Scooter was the Head Horse of the Year in 1991, ’92, ’93, ’97, ’98 and ’99. Pogue, who was the 1987 PRCA Resistol Rookie Header of the Year, won the 1988 NFR average with Rickey Green riding his horse Wasp, and the 2000 NFR average with Britt Bockius aboard Scooter. Charles and Scooter won the BFI three times together—in 1991 with Steve Northcott, and in 1999 and 2000 with Bockius. Pogue won the USTRC Open on Scooter four times, and most major rodeos—Salinas, Houston, San Antonio and Reno included, and many more than once.
“Scooter’s longevity is part of what made him great,” Charles said. “I rode him in every kind of set-up, but I didn’t ride him everywhere. My wife (Londa) helped me take great care of Scooter, and I gave him a lot of breaks along the way to try and keep him fresh and ready to go for the summer.
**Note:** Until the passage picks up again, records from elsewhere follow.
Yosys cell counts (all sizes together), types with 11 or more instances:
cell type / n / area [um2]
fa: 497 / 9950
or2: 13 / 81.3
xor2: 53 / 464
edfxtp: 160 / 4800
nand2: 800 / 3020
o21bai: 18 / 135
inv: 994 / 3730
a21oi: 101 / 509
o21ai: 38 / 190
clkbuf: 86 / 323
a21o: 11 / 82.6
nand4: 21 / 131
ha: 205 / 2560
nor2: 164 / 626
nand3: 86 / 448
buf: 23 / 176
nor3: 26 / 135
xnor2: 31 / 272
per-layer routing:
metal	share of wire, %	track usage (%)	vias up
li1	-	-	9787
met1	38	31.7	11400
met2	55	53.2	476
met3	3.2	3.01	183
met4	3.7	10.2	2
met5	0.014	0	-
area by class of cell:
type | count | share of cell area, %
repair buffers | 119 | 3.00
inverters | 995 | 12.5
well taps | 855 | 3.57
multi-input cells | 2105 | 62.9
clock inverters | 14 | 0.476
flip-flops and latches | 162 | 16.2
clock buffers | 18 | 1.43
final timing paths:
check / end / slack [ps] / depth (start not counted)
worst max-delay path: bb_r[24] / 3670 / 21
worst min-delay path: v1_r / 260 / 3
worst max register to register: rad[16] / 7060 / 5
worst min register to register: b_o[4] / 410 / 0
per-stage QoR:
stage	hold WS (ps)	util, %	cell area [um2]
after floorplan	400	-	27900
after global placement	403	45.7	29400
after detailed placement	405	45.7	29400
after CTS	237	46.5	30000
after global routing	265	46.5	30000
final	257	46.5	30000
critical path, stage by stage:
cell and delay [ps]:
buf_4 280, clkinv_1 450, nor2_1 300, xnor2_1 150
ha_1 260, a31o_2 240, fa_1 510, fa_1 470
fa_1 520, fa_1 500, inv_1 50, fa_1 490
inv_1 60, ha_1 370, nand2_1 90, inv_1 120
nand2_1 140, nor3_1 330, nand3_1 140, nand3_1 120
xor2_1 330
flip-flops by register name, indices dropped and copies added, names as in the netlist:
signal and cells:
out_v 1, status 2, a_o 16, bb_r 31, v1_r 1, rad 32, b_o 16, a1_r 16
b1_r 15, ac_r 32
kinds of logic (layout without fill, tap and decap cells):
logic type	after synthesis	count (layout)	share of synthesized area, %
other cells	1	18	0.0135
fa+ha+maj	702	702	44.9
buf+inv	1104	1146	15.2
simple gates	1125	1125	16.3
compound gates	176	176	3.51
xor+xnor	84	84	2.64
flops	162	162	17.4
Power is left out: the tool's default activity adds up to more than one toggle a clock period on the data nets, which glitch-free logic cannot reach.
<file path="config.mk">
export PLATFORM = sky130hd
export DESIGN_NAME = qrr_div
export DESIGN_NICKNAME = d
export VERILOG_FILES = /design/src/rtl/qrr_div.sv
export SDC_FILE = /design/constraint.sdc
export NUM_CORES = 2
export LEC_CHECK = 0
export BUFFER_PORTS_ARGS = -buffer_cell sky130_fd_sc_hd__buf_4
export CAP_MARGIN = 0
export CORE_MARGIN = 5
export CORE_UTILIZATION = 45
export CTS_CLUSTER_SIZE = 16
export DETAILED_ROUTE_END_ITERATION = 8
export GPL_TIMING_DRIVEN = 0
export HOLD_SLACK_MARGIN = 0.15
export PLACE_DENSITY = 0.61
export SETUP_SLACK_MARGIN = 0.2
export SLEW_MARGIN = 20
export SYNTH_ARGS = -nofsm -noshare
export SYNTH_HDL_FRONTEND = slang
export SYNTH_SLANG_ARGS = --single-unit
</file>
<file path="constraint.sdc">
create_clock -name clk -period 6.4 [get_ports clk]
set_input_delay 1.28 -clock clk [delete_from_list [all_inputs] [get_ports clk]]
set_output_delay 1.28 -clock clk [all_outputs]
set_load 0.01 [all_outputs]
</file>
--- config.mk ---
export PLATFORM = sky130hd
export DESIGN_NAME = qrr_sqrt
export DESIGN_NICKNAME = d
export VERILOG_FILES = /design/src/rtl/qrr_sqrt.sv
export SDC_FILE = /design/constraint.sdc
export NUM_CORES = 2
export LEC_CHECK = 0
export ABC_AREA = 1
export ABC_CLOCK_PERIOD_IN_PS = 3450
export BUFFER_PORTS_ARGS = -buffer_cell sky130_fd_sc_hd__buf_2
export CORE_ASPECT_RATIO = 0.7
export CORE_MARGIN = 1.5
export CORE_UTILIZATION = 40
export CTS_BUF_LIST = sky130_fd_sc_hd__clkbuf_4 sky130_fd_sc_hd__clkbuf_8 sky130_fd_sc_hd__clkbuf_16
export DETAILED_ROUTE_END_ITERATION = 8
export PLACE_DENSITY_LB_ADDON = 0.15
export SYNTH_ARGS = -nofsm -noshare
export SYNTH_HDL_FRONTEND = slang
export SYNTH_SLANG_ARGS = --single-unit
--- constraint.sdc ---
create_clock -name clk -period 3.45 [get_ports clk]
set_input_delay 0.69 -clock clk [delete_from_list [all_inputs] [get_ports clk]]
set_output_delay 0.69 -clock clk [all_outputs]
set_load 0.005 [all_outputs]
File: src/design/assert_macros.svh
// Assertion helpers for the design files; gltw_ctrl includes them.
`ifndef ASSERT_MACROS_SVH
`define ASSERT_MACROS_SVH

// Clocked check, idle during reset.
`define ASSERT_CLK(label, prop, msg) \
  label: assert property (@(posedge clk) disable iff (rst) (prop)) else $error(msg);

// Clocked check that also holds during reset.
`define ASSERT_CLK_ALWAYS(label, prop, msg) \
  label: assert property (@(posedge clk) (prop)) else $error(msg);

`endif

File: src/design/gltw_pkg.sv
package gltw_pkg;

  localparam int MAX_DIM   = 64;
  localparam int MAX_CELLS = 64;
  localparam int COORD_W   = $clog2(MAX_DIM);
  localparam int DIM_W     = COORD_W + 1;
  localparam int ERR_W     = COORD_W + 3;
  localparam int IDX_W     = 12;
  localparam int CNT_W     = $clog2(MAX_CELLS);
  localparam int IN_W      = 4 * COORD_W;
  localparam int OUT_W     = ((IDX_W + 7) / 8) * 8;
  localparam int REG_IDX_W = 1;

  localparam logic [DIM_W-1:0] DIM_RESET = DIM_W'(16);

  // Configuration register indexes.
  localparam logic [REG_IDX_W-1:0] REG_GRID_COLUMNS = 1'b0;
  localparam logic [REG_IDX_W-1:0] REG_GRID_ROWS    = 1'b1;

  typedef struct packed {
    logic load;
    logic step;
  } dp_cmd_t;

  typedef struct packed {
    logic out_free;
    logic stop;
  } dp_status_t;

  // A count of zero acts as one, a count above MAX_DIM acts as MAX_DIM.
  function automatic logic [DIM_W-1:0] eff_dim(input logic [DIM_W-1:0] v);
    logic [DIM_W-1:0] r;
    if (v == '0) begin
      r = DIM_W'(1);
    end else if (v > DIM_W'(MAX_DIM)) begin
      r = DIM_W'(MAX_DIM);
    end else begin
      r = v;
    end
    return r;
  endfunction

endpackage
“I had a (sorrel) horse I called Cowboy for a good part of Scooter’s career, which really helped. A lot of years, I left Scooter home when I went to California for the spring run. And I didn’t ride him at the smaller ropings. My dad always told me that horses only have so many runs in them, so I tried to limit Scooter’s runs when I could.”
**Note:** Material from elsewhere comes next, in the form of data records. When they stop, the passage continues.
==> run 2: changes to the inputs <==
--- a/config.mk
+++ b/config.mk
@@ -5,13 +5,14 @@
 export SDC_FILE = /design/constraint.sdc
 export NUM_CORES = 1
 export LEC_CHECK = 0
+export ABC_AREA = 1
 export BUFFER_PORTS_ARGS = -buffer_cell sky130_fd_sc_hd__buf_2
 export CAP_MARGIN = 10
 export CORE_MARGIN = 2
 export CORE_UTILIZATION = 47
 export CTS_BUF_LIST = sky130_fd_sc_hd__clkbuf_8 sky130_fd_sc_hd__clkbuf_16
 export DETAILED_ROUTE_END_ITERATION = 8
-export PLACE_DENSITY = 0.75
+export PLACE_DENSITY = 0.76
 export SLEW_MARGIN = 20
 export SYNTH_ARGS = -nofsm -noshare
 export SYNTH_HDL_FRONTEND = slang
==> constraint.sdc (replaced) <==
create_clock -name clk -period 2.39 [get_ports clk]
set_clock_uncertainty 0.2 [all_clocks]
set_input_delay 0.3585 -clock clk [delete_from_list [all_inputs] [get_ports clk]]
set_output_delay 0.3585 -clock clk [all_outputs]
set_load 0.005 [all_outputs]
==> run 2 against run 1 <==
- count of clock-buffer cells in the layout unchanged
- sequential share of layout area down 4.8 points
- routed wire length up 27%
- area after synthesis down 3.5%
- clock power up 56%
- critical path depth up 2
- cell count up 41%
`config.mk`:
```
export PLATFORM = sky130hd
export DESIGN_NAME = heading_p_controller
export DESIGN_NICKNAME = d
export VERILOG_FILES = /design/src/sv/hpc_pkg.sv /design/src/sv/hpc_cordic_cell.sv /design/src/sv/hpc_output_stage.sv /design/src/sv/heading_p_controller.sv
export SDC_FILE = /design/constraint.sdc
export NUM_CORES = 2
export LEC_CHECK = 0
export ABC_AREA = 1
export BUFFER_PORTS_ARGS = -buffer_cell sky130_fd_sc_hd__buf_2
export CAP_MARGIN = 25
export CORE_MARGIN = 1
export CORE_UTILIZATION = 59
export DETAILED_ROUTE_END_ITERATION = 12
export GPL_ROUTABILITY_DRIVEN = 0
export PLACE_DENSITY = 0.78
export SLEW_MARGIN = 15
export SYNTH_ARGS = -nofsm -noshare
export SYNTH_HDL_FRONTEND = slang
export SYNTH_SLANG_ARGS = --single-unit
```
`constraint.sdc`:
```
create_clock -name clk_i -period 5.42 [get_ports clk_i]
set_clock_uncertainty 0.05 [all_clocks]
set_input_delay 0.542 -clock clk_i [delete_from_list [all_inputs] [get_ports clk_i]]
set_output_delay 0.542 -clock clk_i [all_outputs]
set_load 0.005 [all_outputs]
```
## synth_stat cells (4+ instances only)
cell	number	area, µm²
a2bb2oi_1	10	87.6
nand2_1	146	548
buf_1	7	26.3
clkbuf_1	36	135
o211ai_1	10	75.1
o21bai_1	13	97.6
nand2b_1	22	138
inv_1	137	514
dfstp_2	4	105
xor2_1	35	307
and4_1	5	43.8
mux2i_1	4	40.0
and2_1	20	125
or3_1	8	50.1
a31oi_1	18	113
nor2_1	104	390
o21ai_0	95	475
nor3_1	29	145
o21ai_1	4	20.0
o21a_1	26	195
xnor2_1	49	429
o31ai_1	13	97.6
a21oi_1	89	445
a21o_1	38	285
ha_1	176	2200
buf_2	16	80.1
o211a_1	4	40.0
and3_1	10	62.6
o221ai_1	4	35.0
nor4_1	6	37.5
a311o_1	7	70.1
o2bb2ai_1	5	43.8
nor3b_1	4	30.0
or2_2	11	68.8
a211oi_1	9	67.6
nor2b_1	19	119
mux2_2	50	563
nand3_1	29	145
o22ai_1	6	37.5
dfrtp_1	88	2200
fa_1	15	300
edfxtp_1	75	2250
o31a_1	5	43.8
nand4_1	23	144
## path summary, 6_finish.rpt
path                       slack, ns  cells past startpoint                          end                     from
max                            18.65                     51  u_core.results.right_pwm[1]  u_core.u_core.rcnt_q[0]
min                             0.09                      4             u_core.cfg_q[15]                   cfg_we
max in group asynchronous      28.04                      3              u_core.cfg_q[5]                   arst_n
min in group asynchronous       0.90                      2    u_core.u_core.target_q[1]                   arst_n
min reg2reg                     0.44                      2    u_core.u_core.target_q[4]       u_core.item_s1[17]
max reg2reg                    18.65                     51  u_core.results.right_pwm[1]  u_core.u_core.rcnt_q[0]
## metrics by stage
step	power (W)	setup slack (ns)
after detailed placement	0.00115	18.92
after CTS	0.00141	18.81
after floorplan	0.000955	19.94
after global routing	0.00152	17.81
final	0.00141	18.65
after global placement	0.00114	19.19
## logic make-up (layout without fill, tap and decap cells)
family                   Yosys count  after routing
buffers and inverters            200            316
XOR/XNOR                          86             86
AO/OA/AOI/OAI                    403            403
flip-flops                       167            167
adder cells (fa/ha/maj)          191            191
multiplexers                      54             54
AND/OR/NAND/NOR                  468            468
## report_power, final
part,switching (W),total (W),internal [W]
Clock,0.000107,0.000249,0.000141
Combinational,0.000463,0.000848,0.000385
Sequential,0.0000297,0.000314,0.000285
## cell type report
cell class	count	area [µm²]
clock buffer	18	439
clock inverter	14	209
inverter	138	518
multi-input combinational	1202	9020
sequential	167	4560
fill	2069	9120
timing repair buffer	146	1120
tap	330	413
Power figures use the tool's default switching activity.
File: config.mk
export PLATFORM = sky130hd
export DESIGN_NAME = postfix_expression_evaluator
export DESIGN_NICKNAME = d
export VERILOG_FILES = /design/src/rtl/core/pfx_pkg.sv /design/src/rtl/core/pfx_div.sv /design/src/rtl/core/pfx_datapath.sv /design/src/rtl/core/pfx_ctrl.sv /design/src/rtl/core/postfix_expression_evaluator.sv
export VERILOG_INCLUDE_DIRS = /design/src /design/src/rtl/core
export SDC_FILE = /design/constraint.sdc
export NUM_CORES = 2
export LEC_CHECK = 0
export ABC_AREA = 0
export BUFFER_PORTS_ARGS = -buffer_cell sky130_fd_sc_hd__buf_4
export CELL_PAD_IN_SITES_DETAIL_PLACEMENT = 2
export CELL_PAD_IN_SITES_GLOBAL_PLACEMENT = 2
export CORE_MARGIN = 5
export CORE_UTILIZATION = 44
export DETAILED_ROUTE_END_ITERATION = 6
export MAX_ROUTING_LAYER = met4
export PLACE_DENSITY = 0.8
export SYNTH_ARGS = -nofsm -noshare
export SYNTH_HDL_FRONTEND = slang
export SYNTH_SLANG_ARGS = --single-unit
File: constraint.sdc
create_clock -name aclk -period 16.1 [get_ports aclk]
set_clock_uncertainty 0.1 [all_clocks]
set_input_delay 2.415 -clock aclk [delete_from_list [all_inputs] [get_ports aclk]]
set_output_delay 2.415 -clock aclk [all_outputs]
set_load 0.01 [all_outputs]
Scooter was 15.1 hands, and weighed right at 1,200 pounds.
“We had Scooter’s hocks injected sometimes, but not routinely,” Charles said. “He got a little sore, so we put wedges on his front feet the second half of his career. Scooter had some quirks, like kicking the trailer. But Bobby Hurley showed me the trick of slipping horseshoes around the back of his ankles that helped stop that.
“A lot of keeping Scooter sound was just trying to keep him really fit. I didn’t practice on him much, but he got loped a mile and we made sure he stayed in good condition. He didn’t come back from layoffs without being legged up really good.”
They also hauled him with care, including driving at night during the hot months.
“We definitely tried to travel when it was cooler,” Charles said. “And when it was hot, we kept water in front of our horses as much as possible. We kept good shavings in there, and broke up the drives by getting them out of that trailer pretty regularly.”
Scooter had surgery on his right rear ankle in Littleton, Colorado in the mid-90s. Besides that, it was pretty smooth sailing on the soundness front.
At 17, pneumonia cut Scooter’s life and career short. It was heartbreaking, but somehow fitting that Charles got the dreaded call that his dream ride died the day of the 2001 BFI.
“Scooter got sick coming home from Logandale (Nevada, that spring),” Charles said. “His nose was draining and he just wasn’t feeling good when we got home, so he stayed with a vet in Oklahoma City about a month with drain tubes on his lungs. When we brought him home, I figured he was done. By then, I just hoped we could get him well enough for us to retire him at the house.
“Scooter started losing weight. So when we had to leave for the summer, we left him with the vet to give him every possible chance. But his lungs kept filling back up with fluid, and he just couldn’t kick it. We had a little time to prepare for it, but losing Scooter while he was still in his prime was a pretty tough loss. There will never be another horse quite like Scooter.”